Problem statement
Report every line below that has the string "written" in it.

»»

==> src/rtl/decode_queue_if.sv <==
`default_nettype none
// ---------------------------------------------------------------------------
// Module   : decode_queue_if
// Purpose  : Fetch-side and issue-side handshake bundle for decode_queue.
//            "slave" is the decode block; "master" is the surrounding pipe.
// Revision : 1.0 - initial release
// ---------------------------------------------------------------------------
interface decode_queue_if #(
  parameter int RN_W  = 7,
  parameter int IMM_W = 56
);
  // fetch side
  logic              in_valid;
  logic              in_ready;
  logic [63:0]       inst_raw;
  logic [63:0]       inst_canon;
  logic              inst_bad;
  logic              advance16;
  logic              advance32;
  logic              advance64;
  logic              flush;
  // issue side
  logic              out_valid;
  logic              out_ready;
  logic              out_type;
  logic [2:0]        out_unit;
  logic [1:0]        out_op;
  logic [RN_W-1:0]   out_rd;
  logic [RN_W-1:0]   out_rd2;
  logic [RN_W-1:0]   out_rs1;
  logic [RN_W-1:0]   out_rs2;
  logic [IMM_W-1:0]  out_imm;
  logic              out_use_rs1;
  logic              out_use_rs2;
  logic              out_src2_rd;
  logic              out_bad;
  logic              trapped;

  modport slave (
    input  in_valid, inst_raw, inst_canon, inst_bad, flush, out_ready,
    output in_ready, advance16, advance32, advance64,
    output out_valid, out_type, out_unit, out_op, out_rd, out_rd2,
    output out_rs1, out_rs2, out_imm, out_use_rs1, out_use_rs2,
    output out_src2_rd, out_bad, trapped
  );

  modport master (
    output in_valid, inst_raw, inst_canon, inst_bad, flush, out_ready,
    input  in_ready, advance16, advance32, advance64,
    input  out_valid, out_type, out_unit, out_op, out_rd, out_rd2,
    input  out_rs1, out_rs2, out_imm, out_use_rs1, out_use_rs2,
    input  out_src2_rd, out_bad, trapped
  );
endinterface
`default_nettype wire

==> src/rtl/decode_queue.sv <==
`default_nettype none
// ---------------------------------------------------------------------------
// Module   : decode_queue
// Purpose  : Variable-length instruction decode with a DEPTH-entry output
//            queue, source-use classification, flush and bad-opcode trap.
// Revision : 1.0 - initial release
// ---------------------------------------------------------------------------
module decode_queue #(
  parameter int DEPTH = 2,
  parameter int RN_W  = 7,
  parameter int IMM_W = 56
) (
  input  logic         clk,
  input  logic         rst,
  decode_queue_if.slave bus
);
  localparam int PTR_W = (DEPTH > 1) ? $clog2(DEPTH) : 1;
  localparam int CNT_W = PTR_W + 1;

  typedef enum logic [0:0] {
    ST_RUN  = 1'b0,
    ST_TRAP = 1'b1
  } state_t;

  // Canonical fields 61:0 are kept whole; outputs slice them at the head.
  typedef struct packed {
    logic [61:0] canon;
    logic        use_rs1;
    logic        use_rs2;
    logic        src2_rd;
    logic        bad;
  } entry_t;

  state_t            state_q;
  entry_t            mem_q [DEPTH];
  logic [PTR_W-1:0]  wptr_q, wptr_d;
  logic [PTR_W-1:0]  rptr_q, rptr_d;
  // Slot shown on the outputs: tracks rptr while non-empty, otherwise keeps
  // pointing at the last entry that was the head.
  logic [PTR_W-1:0]  head_q, head_d;
  logic [CNT_W-1:0]  count_q, count_d;

  logic   w_accept;
  logic   w_pop;
  logic   w_use_rs1;
  logic   w_use_rs2;
  logic   w_src2_rd;
  entry_t w_entry;
  entry_t w_head;
  logic   w_unused_bits;

  logic       w_type;
  logic [2:0] w_unit;
  logic [1:0] w_op;

  assign w_type = bus.inst_canon[61];
  assign w_unit = bus.inst_canon[60:58];
  assign w_op   = bus.inst_canon[57:56];

  assign bus.in_ready  = (state_q == ST_RUN) && (count_q < CNT_W'(DEPTH)) && !bus.flush;
  assign w_accept      = bus.in_valid && bus.in_ready;
  assign bus.out_valid = (count_q != '0);
  assign w_pop         = bus.out_valid && bus.out_ready && !bus.flush;

  assign bus.advance16 = w_accept && !bus.inst_raw[63];
  assign bus.advance32 = w_accept && (bus.inst_raw[63:62] == 2'b10);
  assign bus.advance64 = w_accept && (bus.inst_raw[63:62] == 2'b11);

  assign w_unused_bits = ^{bus.inst_raw[61:0], bus.inst_canon[63:62]};

  // Source-register usage classification; bad opcodes report no sources.
  always_comb begin
    w_use_rs1 = 1'b0;
    w_use_rs2 = 1'b0;
    w_src2_rd = 1'b0;
    if (!bus.inst_bad) begin
      if (!w_type) begin
        if (w_unit <= 3'd4 || (w_unit == 3'd7 && w_op == 2'b01)) begin
          w_use_rs1 = 1'b1;
          w_use_rs2 = 1'b1;
        end else if (w_unit == 3'd7 && w_op[1]) begin
          w_use_rs1 = 1'b1;
        end
      end else begin
        if (w_unit <= 3'd4 || (w_unit == 3'd5 && w_op != 2'b00)) begin
          w_use_rs1 = 1'b1;
        end else if (w_unit == 3'd6 || (w_unit == 3'd7 && !w_op[1])) begin
          w_use_rs1 = 1'b1;
          w_use_rs2 = 1'b1;
          w_src2_rd = 1'b1;
        end
      end
    end
  end

  assign w_entry = '{canon:   bus.inst_canon[61:0],
                     use_rs1: w_use_rs1,
                     use_rs2: w_use_rs2,
                     src2_rd: w_src2_rd,
                     bad:     bus.inst_bad};

  // Pointer/count next state; flush wins over accept and pop.
  always_comb begin
    count_d = count_q;
    wptr_d  = wptr_q;
    rptr_d  = rptr_q;
    head_d  = head_q;
    if (bus.flush) begin
      count_d = '0;
      wptr_d  = '0;
      rptr_d  = '0;
    end else begin
      if (w_accept) wptr_d = wptr_q + PTR_W'(1);
      if (w_pop)    rptr_d = rptr_q + PTR_W'(1);
      case ({w_accept, w_pop})
        2'b10:   count_d = count_q + CNT_W'(1);
        2'b01:   count_d = count_q - CNT_W'(1);
        default: count_d = count_q;
      endcase
      if (count_d != '0) head_d = rptr_d;
    end
  end

  // Queue pointers and occupancy.
  always_ff @(posedge clk or posedge rst) begin
    if (rst) begin
      count_q <= '0;
      wptr_q  <= '0;
      rptr_q  <= '0;
      head_q  <= '0;
    end else begin
      count_q <= count_d;
      wptr_q  <= wptr_d;
      rptr_q  <= rptr_d;
      head_q  <= head_d;
    end
  end

  // Entry storage, written at the write pointer on accept.
  always_ff @(posedge clk or posedge rst) begin
    if (rst) begin
      for (int i = 0; i < DEPTH; i++) mem_q[i] <= '0;
    end else if (w_accept) begin
      mem_q[wptr_q] <= w_entry;
    end
  end

  // RUN/TRAP control: a bad opcode stops decode until flushed.
  always_ff @(posedge clk or posedge rst) begin
    if (rst) begin
      state_q <= ST_RUN;
    end else begin
      case (state_q)
        ST_RUN:  if (w_accept && bus.inst_bad) state_q <= ST_TRAP;
        ST_TRAP: if (bus.flush) state_q <= ST_RUN;
        default: state_q <= ST_RUN;
      endcase
    end
  end

  assign bus.trapped = (state_q == ST_TRAP);

  assign w_head          = mem_q[head_q];
  assign bus.out_type    = w_head.canon[61];
  assign bus.out_unit    = w_head.canon[60:58];
  assign bus.out_op      = w_head.canon[57:56];
  assign bus.out_rd      = RN_W'(w_head.canon[55:50]);
  assign bus.out_rd2     = RN_W'(w_head.canon[49:44]);
  assign bus.out_rs1     = RN_W'(w_head.canon[43:38]);
  assign bus.out_rs2     = RN_W'(w_head.canon[37:32]);
  assign bus.out_imm     = IMM_W'(w_head.canon[55:0]);
  assign bus.out_use_rs1 = w_head.use_rs1;
  assign bus.out_use_rs2 = w_head.use_rs2;
  assign bus.out_src2_rd = w_head.src2_rd;
  assign bus.out_bad     = w_head.bad;

endmodule
`default_nettype wire

==> src/flat_wrapper.sv <==
// flat-port wrapper written by rule: the top's interface ports become plain ports
module decode_queue_flat 
#(
  parameter int DEPTH = 2,
  parameter int RN_W  = 7,
  parameter int IMM_W = 56
)
  (clk, rst, bus_in_valid, bus_inst_raw, bus_inst_canon, bus_inst_bad, bus_flush, bus_out_ready, bus_in_ready, bus_advance16, bus_advance32, bus_advance64, bus_out_valid, bus_out_type, bus_out_unit, bus_out_op, bus_out_rd, bus_out_rd2, bus_out_rs1, bus_out_rs2, bus_out_imm, bus_out_use_rs1, bus_out_use_rs2, bus_out_src2_rd, bus_out_bad, bus_trapped);
  decode_queue_if #(.RN_W(RN_W), .IMM_W(IMM_W)) bus_i ();
  input  logic clk;
  input  logic rst;
  input wire logic [$bits(bus_i.in_valid)-1:0] bus_in_valid;
  input wire logic [$bits(bus_i.inst_raw)-1:0] bus_inst_raw;
  input wire logic [$bits(bus_i.inst_canon)-1:0] bus_inst_canon;
  input wire logic [$bits(bus_i.inst_bad)-1:0] bus_inst_bad;
  input wire logic [$bits(bus_i.flush)-1:0] bus_flush;
  input wire logic [$bits(bus_i.out_ready)-1:0] bus_out_ready;
  output wire logic [$bits(bus_i.in_ready)-1:0] bus_in_ready;
  output wire logic [$bits(bus_i.advance16)-1:0] bus_advance16;
  output wire logic [$bits(bus_i.advance32)-1:0] bus_advance32;
  output wire logic [$bits(bus_i.advance64)-1:0] bus_advance64;
  output wire logic [$bits(bus_i.out_valid)-1:0] bus_out_valid;
  output wire logic [$bits(bus_i.out_type)-1:0] bus_out_type;
  output wire logic [$bits(bus_i.out_unit)-1:0] bus_out_unit;
  output wire logic [$bits(bus_i.out_op)-1:0] bus_out_op;
  output wire logic [$bits(bus_i.out_rd)-1:0] bus_out_rd;
  output wire logic [$bits(bus_i.out_rd2)-1:0] bus_out_rd2;
  output wire logic [$bits(bus_i.out_rs1)-1:0] bus_out_rs1;
  output wire logic [$bits(bus_i.out_rs2)-1:0] bus_out_rs2;
  output wire logic [$bits(bus_i.out_imm)-1:0] bus_out_imm;
  output wire logic [$bits(bus_i.out_use_rs1)-1:0] bus_out_use_rs1;
  output wire logic [$bits(bus_i.out_use_rs2)-1:0] bus_out_use_rs2;
  output wire logic [$bits(bus_i.out_src2_rd)-1:0] bus_out_src2_rd;
  output wire logic [$bits(bus_i.out_bad)-1:0] bus_out_bad;
  output wire logic [$bits(bus_i.trapped)-1:0] bus_trapped;
  assign bus_i.in_valid = bus_in_valid;
  assign bus_i.inst_raw = bus_inst_raw;
  assign bus_i.inst_canon = bus_inst_canon;
  assign bus_i.inst_bad = bus_inst_bad;
  assign bus_i.flush = bus_flush;
  assign bus_i.out_ready = bus_out_ready;
  assign bus_in_ready = bus_i.in_ready;
  assign bus_advance16 = bus_i.advance16;
  assign bus_advance32 = bus_i.advance32;
  assign bus_advance64 = bus_i.advance64;
  assign bus_out_valid = bus_i.out_valid;
  assign bus_out_type = bus_i.out_type;
  assign bus_out_unit = bus_i.out_unit;
  assign bus_out_op = bus_i.out_op;
  assign bus_out_rd = bus_i.out_rd;
  assign bus_out_rd2 = bus_i.out_rd2;
  assign bus_out_rs1 = bus_i.out_rs1;
  assign bus_out_rs2 = bus_i.out_rs2;
  assign bus_out_imm = bus_i.out_imm;
  assign bus_out_use_rs1 = bus_i.out_use_rs1;
  assign bus_out_use_rs2 = bus_i.out_use_rs2;
  assign bus_out_src2_rd = bus_i.out_src2_rd;
  assign bus_out_bad = bus_i.out_bad;
  assign bus_trapped = bus_i.trapped;
  decode_queue #(.DEPTH(DEPTH), .RN_W(RN_W), .IMM_W(IMM_W)) u_core (.clk(clk), .rst(rst), .bus(bus_i));
endmodule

««

Task solution
  // Entry storage, written at the write pointer on accept.
// flat-port wrapper written by rule: the top's interface ports become plain ports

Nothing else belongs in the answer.